** Opening TASK INPUTS block **

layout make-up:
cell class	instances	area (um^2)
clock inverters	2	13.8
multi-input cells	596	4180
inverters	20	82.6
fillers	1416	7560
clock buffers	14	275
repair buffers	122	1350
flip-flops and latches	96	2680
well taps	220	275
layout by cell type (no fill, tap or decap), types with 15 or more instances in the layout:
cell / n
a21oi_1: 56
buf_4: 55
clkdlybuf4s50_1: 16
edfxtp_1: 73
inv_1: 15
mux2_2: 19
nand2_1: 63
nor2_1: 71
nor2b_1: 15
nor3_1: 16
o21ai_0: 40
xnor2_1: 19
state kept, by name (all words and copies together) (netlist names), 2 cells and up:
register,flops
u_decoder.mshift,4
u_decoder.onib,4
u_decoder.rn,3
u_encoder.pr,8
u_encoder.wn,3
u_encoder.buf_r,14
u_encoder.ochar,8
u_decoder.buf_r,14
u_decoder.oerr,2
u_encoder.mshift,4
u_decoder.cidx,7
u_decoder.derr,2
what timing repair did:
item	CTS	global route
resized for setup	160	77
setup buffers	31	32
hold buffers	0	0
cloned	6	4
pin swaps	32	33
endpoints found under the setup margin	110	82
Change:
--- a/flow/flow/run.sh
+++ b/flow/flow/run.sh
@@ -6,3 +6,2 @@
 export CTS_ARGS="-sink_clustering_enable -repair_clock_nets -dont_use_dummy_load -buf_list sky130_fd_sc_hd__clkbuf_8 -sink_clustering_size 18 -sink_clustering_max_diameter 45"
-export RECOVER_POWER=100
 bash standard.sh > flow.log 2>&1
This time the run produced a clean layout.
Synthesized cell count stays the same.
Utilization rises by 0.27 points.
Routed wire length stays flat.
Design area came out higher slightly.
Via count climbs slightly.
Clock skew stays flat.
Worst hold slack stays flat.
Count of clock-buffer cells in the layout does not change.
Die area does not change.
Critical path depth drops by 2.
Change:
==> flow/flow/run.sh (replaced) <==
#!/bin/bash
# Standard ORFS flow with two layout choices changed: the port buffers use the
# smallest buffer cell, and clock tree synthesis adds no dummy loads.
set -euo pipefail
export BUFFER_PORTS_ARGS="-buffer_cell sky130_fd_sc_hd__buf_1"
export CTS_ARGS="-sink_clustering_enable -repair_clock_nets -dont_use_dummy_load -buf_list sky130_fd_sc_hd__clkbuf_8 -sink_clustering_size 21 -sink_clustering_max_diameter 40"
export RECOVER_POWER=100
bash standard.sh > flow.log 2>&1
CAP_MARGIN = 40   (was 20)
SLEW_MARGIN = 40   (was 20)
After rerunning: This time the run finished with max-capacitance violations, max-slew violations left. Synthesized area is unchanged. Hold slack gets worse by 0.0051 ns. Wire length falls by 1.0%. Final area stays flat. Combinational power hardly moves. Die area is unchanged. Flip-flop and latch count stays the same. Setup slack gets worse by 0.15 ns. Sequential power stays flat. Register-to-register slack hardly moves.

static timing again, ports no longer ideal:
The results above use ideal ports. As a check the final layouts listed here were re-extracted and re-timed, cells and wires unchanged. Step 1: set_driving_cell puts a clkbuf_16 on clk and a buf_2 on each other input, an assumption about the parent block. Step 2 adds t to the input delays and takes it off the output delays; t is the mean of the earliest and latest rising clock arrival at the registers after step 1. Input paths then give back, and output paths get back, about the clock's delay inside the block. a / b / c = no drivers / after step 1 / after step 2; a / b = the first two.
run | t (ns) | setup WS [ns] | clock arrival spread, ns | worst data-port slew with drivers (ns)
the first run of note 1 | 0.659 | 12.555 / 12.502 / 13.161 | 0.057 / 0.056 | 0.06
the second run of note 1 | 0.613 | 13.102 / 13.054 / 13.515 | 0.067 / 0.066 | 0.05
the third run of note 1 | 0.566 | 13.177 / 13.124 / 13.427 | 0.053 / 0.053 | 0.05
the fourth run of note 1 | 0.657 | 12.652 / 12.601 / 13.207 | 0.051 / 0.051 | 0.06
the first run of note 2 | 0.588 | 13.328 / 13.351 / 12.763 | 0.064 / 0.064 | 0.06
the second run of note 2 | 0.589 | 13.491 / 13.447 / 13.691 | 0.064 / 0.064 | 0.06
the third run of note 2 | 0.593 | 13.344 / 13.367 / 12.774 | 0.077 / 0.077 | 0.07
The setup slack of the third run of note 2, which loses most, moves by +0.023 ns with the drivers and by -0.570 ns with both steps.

** Closing TASK INPUTS block **

#### INSTRUCTIONS TO FOLLOW:
Each line above where the word "flat" occurs should be returned in full.

#### OUTPUT:
Routed wire length stays flat.
Clock skew stays flat.
Worst hold slack stays flat.
After rerunning: This time the run finished with max-capacitance violations, max-slew violations left. Synthesized area is unchanged. Hold slack gets worse by 0.0051 ns. Wire length falls by 1.0%. Final area stays flat. Combinational power hardly moves. Die area is unchanged. Flip-flop and latch count stays the same. Setup slack gets worse by 0.15 ns. Sequential power stays flat. Register-to-register slack hardly moves.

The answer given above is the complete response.